Step 603, the intermediate node sends the second message set to the target node according to a second data transmission method. The implementation of step 203 in fig. 2 may be referred to above, and will not be described herein.

The load balancing policy of the first data transmission mode is different from the load balancing policy of the second data transmission mode, or the transmission path of the first data transmission mode is different from the transmission path of the second data transmission mode.

In some embodiments, the sum of the data amounts of the data carried by the second message set is greater than a preset threshold, and the data carried by the first message set is used for describing the characteristics of the data carried by the second message set; the source node sending a first data stream to the intermediate node comprises: the source node sends the first message set to the intermediate node, and then sends the second message set to the intermediate node, so that the intermediate node sends the first message set to the target node before sending the second message set to the target node.
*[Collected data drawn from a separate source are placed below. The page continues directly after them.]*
## src/rtl/bias_update_seq.sv

```systemverilog
// Bias-update sequencer: for one layer, reads each bias, strobes the bias calculator,
// then writes the calculator's registered result back to the same BRAM address.
module bias_update_seq #(
    parameter int unsigned DWIDTH       = 32,
    parameter int unsigned AWIDTH       = 10,
    parameter int unsigned HiddenNeuron = 16,
    parameter int unsigned OutNeuron    = 4,
    parameter int unsigned Layer        = 3,
    parameter int unsigned BIAS_BASE    = 0
) (
    input  logic              clk,
    input  logic              rst_n,
    input  logic              start,
    input  logic [1:0]        layer_sel,
    input  logic [DWIDTH-1:0] new_bias,
    output logic              bram_en,
    output logic              bram_we,
    output logic [AWIDTH-1:0] bram_addr,
    output logic [DWIDTH-1:0] bram_din,
    output logic [4:0]        delta_addr,
    output logic              en_b_back,
    output logic              busy,
    output logic              done,
    output logic              err
);

    localparam int unsigned LastLayer = Layer - 2;

    typedef enum logic [2:0] {
        StIdle,
        StRead,
        StCalc,
        StWrite,
        StDone
    } state_e;

    state_e     state;
    logic [1:0] layer_q;
    logic [4:0] idx_q;

    function automatic logic [AWIDTH-1:0] base_of(input logic [1:0] l);
        return AWIDTH'(BIAS_BASE) + AWIDTH'(l) * AWIDTH'(HiddenNeuron);
    endfunction

    function automatic logic [4:0] last_idx(input logic [1:0] l);
        return (32'(l) == LastLayer) ? 5'(OutNeuron - 1) : 5'(HiddenNeuron - 1);
    endfunction

    assign bram_din = new_bias;

    // Outputs are loaded with the values of the state being entered, so they
    // behave as a Moore decode of the registered state without any glitching.
    always_ff @(posedge clk or negedge rst_n) begin
        if (!rst_n) begin
            state      <= StIdle;
            layer_q    <= 2'd0;
            idx_q      <= 5'd0;
            bram_en    <= 1'b0;
            bram_we    <= 1'b0;
            bram_addr  <= '0;
            delta_addr <= 5'd0;
            en_b_back  <= 1'b0;
            busy       <= 1'b0;
            done       <= 1'b0;
            err        <= 1'b0;
        end else begin
            done      <= 1'b0;
            err       <= 1'b0;
            en_b_back <= 1'b0;
            unique case (state)
                StIdle: begin
                    if (start) begin
                        if (32'(layer_sel) <= LastLayer) begin
                            layer_q    <= layer_sel;
                            idx_q      <= 5'd0;
                            state      <= StRead;
                            busy       <= 1'b1;
                            bram_en    <= 1'b1;
                            bram_we    <= 1'b0;
                            bram_addr  <= base_of(layer_sel);
                            delta_addr <= 5'd0;
                        end else begin
                            err <= 1'b1;
                        end
                    end
                end
                StRead: begin
                    state     <= StCalc;
                    bram_en   <= 1'b0;
                    en_b_back <= 1'b1;
                end
                StCalc: begin
                    // bram_addr still holds base+idx from the read
                    state   <= StWrite;
                    bram_en <= 1'b1;
                    bram_we <= 1'b1;
                end
                StWrite: begin
                    bram_we <= 1'b0;
                    if (idx_q == last_idx(layer_q)) begin
                        state      <= StDone;
                        bram_en    <= 1'b0;
                        busy       <= 1'b0;
                        done       <= 1'b1;
                        bram_addr  <= '0;
                        delta_addr <= 5'd0;
                    end else begin
                        idx_q      <= idx_q + 5'd1;
                        state      <= StRead;
                        bram_en    <= 1'b1;
                        bram_addr  <= base_of(layer_q) + AWIDTH'(idx_q + 5'd1);
                        delta_addr <= idx_q + 5'd1;
                    end
                end
                StDone: begin
                    state <= StIdle;
                    idx_q <= 5'd0;
                end
                default: begin
                    state   <= StIdle;
                    busy    <= 1'b0;
                    bram_en <= 1'b0;
                    bram_we <= 1'b0;
                end
            endcase
        end
    end

endmodule
```

## config.mk

```make
export PLATFORM = sky130hd
export DESIGN_NAME = bias_update_seq
export DESIGN_NICKNAME = d
export VERILOG_FILES = /design/src/rtl/bias_update_seq.sv
export SDC_FILE = /design/constraint.sdc
export NUM_CORES = 1
export LEC_CHECK = 0
export CAP_MARGIN = 20
export CORE_AREA = 5 5 70 85
export DETAILED_ROUTE_END_ITERATION = 8
export DIE_AREA = 0 0 75 90
export GPL_ROUTABILITY_DRIVEN = 0
export PLACE_DENSITY = 0.69
export SLEW_MARGIN = 30
export SYNTH_ARGS = -nofsm -noshare
export SYNTH_HDL_FRONTEND = slang
export SYNTH_SLANG_ARGS = --single-unit
```

## constraint.sdc

```tcl
create_clock -name clk -period 3.4 [get_ports clk]
set_clock_uncertainty 0.15 [all_clocks]
set_input_delay 0.68 -clock clk [delete_from_list [all_inputs] [get_ports clk]]
set_output_delay 0.68 -clock clk [all_outputs]
set_load 0.05 [all_outputs]
```

# Word level (Yosys, flattened, before mapping)
# Index checks and enable logic that the tools add are counted.
totals:
  mem_bits_ro: 0
  output_inout_bits: 53
  mem_bits_rw: 0
  word_cells: 70
  latch_bits: 0
  input_bits: 37
  memories: 0
  ff_bits: 31
classes:
  n_div: 0
  n_mul: 0
  n_reduce_logical: 12
  n_eq_ne: 10
  n_mux: 30
  n_addsub: 3
  magnitude_cmp: 1
  n_shift: 0
  n_bitwise: 3
ops:
  columns: ["operator", "count"]
  rows:
  - ["$mux W10", 2]
  - ["$mux W5", 4]
  - ["$pmux W10 S2", 1]
  - ["$pmux W5 S3", 1]
  - ["$mux W1", 12]
  - ["$pmux W3 S4", 1]
  - ["$reduce_and A3 Y1", 4]
  - ["$pmux W5 S2", 1]
  - ["$mux W3", 3]
  - ["$ne A2 B2 Y1 const B", 4]
  - ["$reduce_and A4 Y1", 2]
  - ["$add A6 B6 Y7", 1]
  - ["$mux W7", 1]
  - ["$add A5 B1 Y6 const B", 1]
  - ["$eq A3 B2 Y1 const B", 2]
  - ["$pmux W1 S3", 2]
  - ["$add A5 B1 Y5 const B", 1]
  - ["$eq A5 B4 Y1", 1]
  - ["$mux W4", 1]
  - ["$pmux W1 S4", 1]
  - ["$eq A3 B1 Y1 const B", 1]
  - ["$eq A3 B3 Y1 const B", 1]
  - ["$logic_not A3 Y1", 1]
  - ["$not A1 Y1", 3]
  - ["other kinds (7)", 7]

# Depth between registers and ports, before layout
# Gate-level depths: netlist (run 1).
depth:
  ltp_word: 5
  mapped_depth: 5
  mapped_depth_nobuf: 5

# Worst setup path after synthesis (run 1)
# No wires, ideal clock.
synth_timing:
  kind: "input -> register"
  startpoint: "input port layer_sel[1]"
  endpoint: "register bram_addr[4]"
  path_buffers: 0
  arrival_ns: 1.626
  path_stages: 4
  setup_time_ns: 0.077
  required_ns: 3.173
  setup_slack_ns: 1.547
  path_cell_list: "or4b_4 a21o_4 nor2b_4 a21oi_1"
synth_between:
  elab_chain_cells: 3
synth_rtl:
  columns: ["item", "line_no", "source"]
  rows:
  - ["start: declaration", "14", "input logic [1:0] layer_sel,"]
  - ["$le A2 B1 Y1", "73", "if (32'(layer_sel) <= LastLayer) begin"]
  - ["$ne A2 B2 Y1 (no source line)", null, null]
  - ["$reduce_and A3 Y1 (no source line)", null, null]
  - ["end signal: assignment", "80", "bram_addr <= base_of(layer_sel);"]
  - ["end signal: assignment", "111", "bram_addr <= base_of(layer_q) + AWIDTH'(idx_q + 5'd1);"]
  - ["end: declaration", "18", "output logic [AWIDTH-1:0] bram_addr,"]
# No other way between the ends.
# A chain may end at the register's enable or synchronous reset.

# Worst setup path after layout (run 1)
layout_timing:
  startpoint: "register bram_addr[4]"
  endpoint: "output port bram_addr[4]"
# No word-level cell between the ends.

==> reports/metrics.cfg, run 1 <==
[timing]
slew-limit-headroom_pct = 63.0
hold_violations = 0
final_max_slew_viol_count = 0
totalNegativeSetupSlack_ns = 0
finalSetupViolCount = 0
finalCriticalPeriod_ns = 2.32
tightest_slew_ns = 0.554
layout_setup_ws_ns = 1.08
fin_crit_sh_pct = 68.1
timing.fmax_ghz = 0.432
rsz0062_at_grt = false
fin_hold_ws_ns = 0.334

[synth]
ys_seq_area_share_pct = 40.7
synthMuxAreaShare_pct = 5.01
yosys.cell_types.count = 38
yosysWarnings = 0
synthTopCellsByArea = dfrtp_1 41%, buf_4 20%, o21ai_0 3.7%, nand2_1 3.1%, mux2i_1 2.7%
synthFlopType = dfrtp_1
netlist_area_um2 = 1470
syn_inst = 153
synthSimpleGateAreaFrac_pct = 14.9
synth_edf_count = 0
synth_area_leader_cell = dfrtp_1
synth-seq-cells = 24
synth-compound-area-share_pct = 11.6
synth_top_area_share_pct = 40.7
async_flop_share_pct = 100
synthAdderAreaFrac_pct = 1.70
synth_area_per_cell_um2 = 9.63
synth_top_family_by_area = buffers and inverters
synth_xor_area_share_pct = 3.57

[power]
p_leak_nw = 0.654
vdd_drop_max_mv = 0.244
power_mw = 1.59
power_density_nw_per_um2 = 1040

[layout]
synthToLayoutAreaGrowth_pct = 3.74
fill_cells = 526
postLayoutCoreUtil_pct = 29.9
diodes = 0
final_cell_mix = 24 x dfrtp_1, 22 x clkdlybuf4s50_1, 12 x nand2_1
final_common_cell = dfrtp_1
nets = 180
drive_gt1_share_pct = 8.57

[global_routing]
grt_pass1_vias = 925
antenna_found_initial = 0
gr-total-overflow = 0
track_usage_pct = 8.43
grt_max_degree = 25
grt_pass1_wl_mm = 4.54

[setup_path]
slowest_delay_ns = 0.82
path_delay_family = buffers and inverters
critPathArrivalTime_ns = 1.49
start_kind = flop
r2r_setup_slack_ns = 1.52
path_buf_inv = 1
critPathMaxFanout = 2
required_ns = 2.57
path_class = flop to primary output
cp-end-kind = primary output
cp_cell_sequence = clkdlybuf4s50_1
crit_slowest_cell = clkdlybuf4s50_1

[floorplan]
core_um2 = 5120
rows = 29
initial_core_util_pct = 28.8
pin_count = 90
fp.dieW_um = 75
die_height_um = 90
die_area_um2 = 6750

[clock_network]
htreeDepth = 1
cts_resized = 0
cts_tree = built
clk_latency_ns = 0.27
post-cts-setup-buffer-count = 0
cts_inserted_buffers = 3
clock-sinks = 24
clockBufferDepth = 2
cts_root_buf = clkbuf_8
cts-hold-fix-buffers = 0
clkSlewWorstSetupHoldPaths_ns = 0.09

[drt]
drc = 0
first_pass_iters = 4
drt_iter0_drc = 69
wl_per_cell_um = 13.4
wirelength_mm = 2.71
vias_per_cell = 4.64
ant_nets = 0
via_count = 937

[placement]
dp_slack_ns = 0.900
dpl.hpwl_mm = 2.01
portBuffers = 22

[min_path]
hp-class = flop to flop

[flow_run]
drv_cap = 0

[outcome]
status = finished, final reports clean

power breakdown:
group / leakage [nW] / switching, mW / internal [mW]
logic: 0.322 / 0.557 / 0.327
clock network: 0.0288 / 0.0950 / 0.103
registers: 0.304 / 0.115 / 0.391
cell usage after synthesis (3+ instances only):
cell type  number
buf_4          39
dfrtp_1        24
nand2_1        12
o21ai_0        11
nor2_1          8
inv_1           4
mux2i_1         4
nand3_1         4
xnor2_1         4
a21oi_1         3
nor3_1          3
o211ai_1        3
area by class of cell:
cell class                      count  area (µm²)  share of cell area (%)
Multi-Input combinational cell     85         553                    36.2
Tap cell                           62        77.6                    5.07
Sequential cell                    24         601                    39.3
Inverter                            4        15.0                   0.982
Clock buffer                        4        55.1                    3.60
Timing Repair Buffer               23         228                    14.9
path summary, 6_finish.rpt:
| path | from | end | depth (start not counted) |
|---|---|---|---|
| hold reg to reg | bram_addr[5] | bram_addr[5] | 2 |
| max in group asynchronous | rst_n | layer_q[1] | 2 |
| hold / removal | bram_addr[5] | bram_addr[5] | 2 |
| setup reg to reg | idx_q[0] | delta_addr[3] | 4 |
| setup / recovery | bram_addr[4] | bram_addr[4] | 1 |
| min in group asynchronous | rst_n | bram_addr[4] | 2 |
cells by family after synthesis:
logic type	count (synthesis)
compound gates	27
fa+ha+maj	2
xor+xnor	6
simple gates	41
buf+inv	46
flops	24
other cells	1
mux	6
metal layers:
layer | GRT usage (%) | part of all wire, % | routed length [µm] | vias to the layer above
li1 | - | - | - | 446
met1 | 10.5 | 39 | 1050 | 456
met2 | 13.3 | 51 | 1390 | 25
met3 | 2.57 | 8.0 | 217 | 10
met4 | 3.41 | 1.9 | 52 | 0
met5 | 0 | 0 | 0 | -
sequential cells by signal, summed over array words and instances (netlist names):
| signal | flops |
|---|---|
| bram_addr | 3 |
| bram_en | 1 |
| bram_we | 1 |
| busy | 1 |
| delta_addr | 5 |
| done | 1 |
| en_b_back | 1 |
| err | 1 |
| idx_q | 5 |
| layer_q | 2 |
| state | 3 |
worst reg2reg max path, cell delays in order (launching register included):
cell and delay [ns]:
dfrtp_1 0.41, ha_1 0.31, nand2b_1 0.19, o21ai_1 0.49
o21ai_0 0.19
metrics by stage:
stage	cells	cell area, µm²
after floorplan	155	1480
after global placement	198	1470
after detailed placement	198	1470
after CTS	202	1530
after global routing	202	1530
final	202	1530
No activity file was read; power rests on OpenSTA's default activity.
==> run 2, diff against run 1 <==
--- a/config.mk
+++ b/config.mk
@@ -10,7 +10,7 @@
 export DETAILED_ROUTE_END_ITERATION = 8
 export DIE_AREA = 0 0 75 90
 export GPL_ROUTABILITY_DRIVEN = 0
-export PLACE_DENSITY = 0.69
+export PLACE_DENSITY = 0.72
 export SLEW_MARGIN = 30
 export SYNTH_ARGS = -nofsm -noshare
 export SYNTH_HDL_FRONTEND = slang
==> constraint.sdc (replaced) <==
create_clock -name clk -period 2 [get_ports clk]
set_clock_uncertainty 0.15 [all_clocks]
set_input_delay 0.4 -clock clk [delete_from_list [all_inputs] [get_ports clk]]
set_output_delay 0.4 -clock clk [all_outputs]
set_load 0.05 [all_outputs]
==> reports/metrics.cfg, run 2 (synthesis gave the netlist of run 1 again) <==
[layout]
multi_input_area_um2 = 553  ; unchanged
fin_area_um2 = 1520  ; was 1530 µm²
finalNonFillerCells = 208  ; was 202
nets = 187  ; was 180
layout.area.seq_um2 = 601  ; unchanged
drive_gt1_share_pct = 24.7  ; was 8.57%
diodes = 0  ; unchanged
final_cell_mix = 26 x buf_4, 24 x dfrtp_1, 12 x nand2_1  ; was 24 x dfrtp_1, 22 x clkdlybuf4s50_1, 12 x nand2_1
fill_cells = 543  ; was 526
synthToLayoutAreaGrowth_pct = 3.31  ; was 3.74%
final_common_cell = buf_4  ; was dfrtp_1
reg.largest.list = delta_addr: 5 flops, idx_q: 5 flops  ; unchanged
postLayoutCoreUtil_pct = 29.8  ; was 29.9%

[timing]
timing.fmax_ghz = 0.549
totalNegativeSetupSlack_ns = 0  ; unchanged
final_max_slew_viol_count = 0  ; unchanged
layout_setup_ws_ns = 0.178  ; was 1.08 ns
fin_hold_ws_ns = 0.334  ; about the same
fin_crit_sh_pct = 91.1
finalSetupViolCount = 0  ; unchanged
rsz0062_at_grt = false  ; unchanged
finalCriticalPeriod_ns = 1.82
hold_violations = 0  ; unchanged

[floorplan]
rows = 29  ; unchanged
die_area_um2 = 6750  ; unchanged
fp.dieW_um = 75  ; unchanged
initial_core_util_pct = 28.8  ; unchanged
core_um2 = 5120  ; unchanged
die_height_um = 90  ; unchanged
pin_count = 90  ; unchanged

[clock_network]
post-cts-setup-buffer-count = 0  ; unchanged
cts_root_buf = clkbuf_8  ; unchanged
cts_tree = built  ; unchanged
clockBufferDepth = 2  ; unchanged
cts_resized = 0  ; unchanged
clock-sinks = 24  ; unchanged
clk_latency_ns = 0.26  ; was 0.27 ns
clkSlewWorstSetupHoldPaths_ns = 0.08  ; was 0.09 ns
cts-hold-fix-buffers = 0  ; unchanged
htreeDepth = 1  ; unchanged
cts_inserted_buffers = 3  ; unchanged

[setup_path]
cp-end-kind = flop  ; was primary output
path_buf_inv = 1  ; unchanged
critPathMaxFanout = 7  ; was 2
cp_cell_sequence = clkdlybuf4s50_1, or4b_4, a21o_4, nor2b_4, a21oi_1  ; was clkdlybuf4s50_1
required_ns = 2.04  ; was 2.57 ns
path_class = input port to flop  ; was flop to primary output
slowest_delay_ns = 0.49  ; was 0.82 ns
crit_slowest_cell = clkdlybuf4s50_1  ; unchanged
path_delay_family = simple AND/OR/NAND/NOR gates  ; was buffers and inverters
critPathArrivalTime_ns = 1.87  ; was 1.49 ns
start_kind = input port  ; was flop

[power]
power_mw = 2.65  ; was 1.59 mW
vdd_drop_max_mv = 0.375  ; was 0.244 mV
power_density_nw_per_um2 = 1740  ; was 1040 nW/µm²
p_leak_nw = 0.706  ; was 0.654 nW

[min_path]
hp-class = flop to flop  ; unchanged

[drt]
vias_per_cell = 4.51  ; was 4.64
wl_per_cell_um = 12.3  ; was 13.4 µm
drt_iter0_drc = 41  ; was 69
via_count = 938  ; was 937
wirelength_mm = 2.56  ; was 2.71 mm
first_pass_iters = 4  ; unchanged
ant_nets = 0  ; unchanged
drc = 0  ; unchanged

[global_routing]
grt_pass1_vias = 921  ; was 925
antenna_found_initial = 0  ; unchanged
grt_pass1_wl_mm = 4.33  ; was 4.54 mm
grt_max_degree = 25  ; unchanged
track_usage_pct = 8.01  ; was 8.43%
gr-total-overflow = 0  ; unchanged

[placement]
dp_slack_ns = -0.101  ; was 0.900 ns
dp.cells = 205  ; was 198
dpl.hpwl_mm = 1.90  ; was 2.01 mm
place_area_um2 = 1480  ; was 1470 µm²
portBuffers = 22  ; unchanged

[flow_run]
drv_cap = 0  ; unchanged

[outcome]
status = finished, final reports clean  ; unchanged

==> run 2: cell types whose count changed in the layout (fill, tap and decap cells not counted), sizes merged <==
cell           previous run  this run
clkbuf                    4         3
buf                       1        26
clkdlybuf4s50            22         4
==> run 2: area by class of cell <==
class	count	area share, %
Clock buffer	3	2.71
Multi-Input combinational cell	85	36.3
Timing Repair Buffer	30	15.4
Tap cell	62	5.09
Sequential cell	24	39.4
Inverter	4	0.986
==> run 2: worst min-delay path: cells and delay by family (launching register included) <==
family	cells	cell delay (ns)
AO/OA/AOI/OAI	1	0.06
flip-flops	1	0.35
AND/OR/NAND/NOR	1	0.05
==> run 2: routing by layer <==
layer / part of all wire, % / vias to the layer above / global-route usage (%)
li1: - / 465 / -
met1: 41 / 443 / 9.75
met5: 0 / - / 0
met2: 51 / 26 / 12.6
met3: 6.3 / 4 / 2.01
met4: 1.5 / 0 / 4.15
==> run 2: path summary, 6_finish.rpt <==
check,startpoint,endpoint,slack (ns),cells after the start
max,start,bram_addr[4],0.18,5
min,bram_addr[5],bram_addr[5],0.33,2
max reg2reg,idx_q[0],idx_q[0],0.23,5
min reg2reg,bram_addr[5],bram_addr[5],0.33,2
max in group asynchronous,rst_n,en_b_back,1.12,2
min in group asynchronous,rst_n,delta_addr[4],0.34,2
==> run 2: power breakdown <==
part	internal, mW	switching (mW)	total [mW]
clock network	0.135	0.149	0.284
logic	0.559	0.967	1.53
registers	0.665	0.176	0.841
Reference is made in particular to the above description of steps 302a, 303a, 304a, 201a and steps 302B, 303B, 304B, 201B in fig. 3B.

In some embodiments, the source node sending the first data stream to the intermediate node comprises: the source node associates a first identifier for the first datagram Wen Guanlian and a second identifier for the second datagram; the intermediate node sending the first message set to the target node according to a first data transmission method includes: the intermediate node sends a data message associated with the first identifier to the target node according to the first data transmission mode; the intermediate node sending the second message set to the target node according to a second data transmission method includes: and the intermediate node sends the data message associated with the second identifier to the target node according to the second data transmission mode.

Reference is made in particular to the implementation of the above description of steps 304a, 304B, 202, 203 in fig. 3B.

In one example of this embodiment, the first identifier is located in a reserved field of an IP header of the first data message and the second identifier is located in a reserved field of an IP header of the second data message.

In some embodiments, the load balancing policy of the first data transmission mode is stream-by-stream load balancing, and the load balancing policy of the second data transmission mode is sub-stream load balancing or packet-by-packet load balancing.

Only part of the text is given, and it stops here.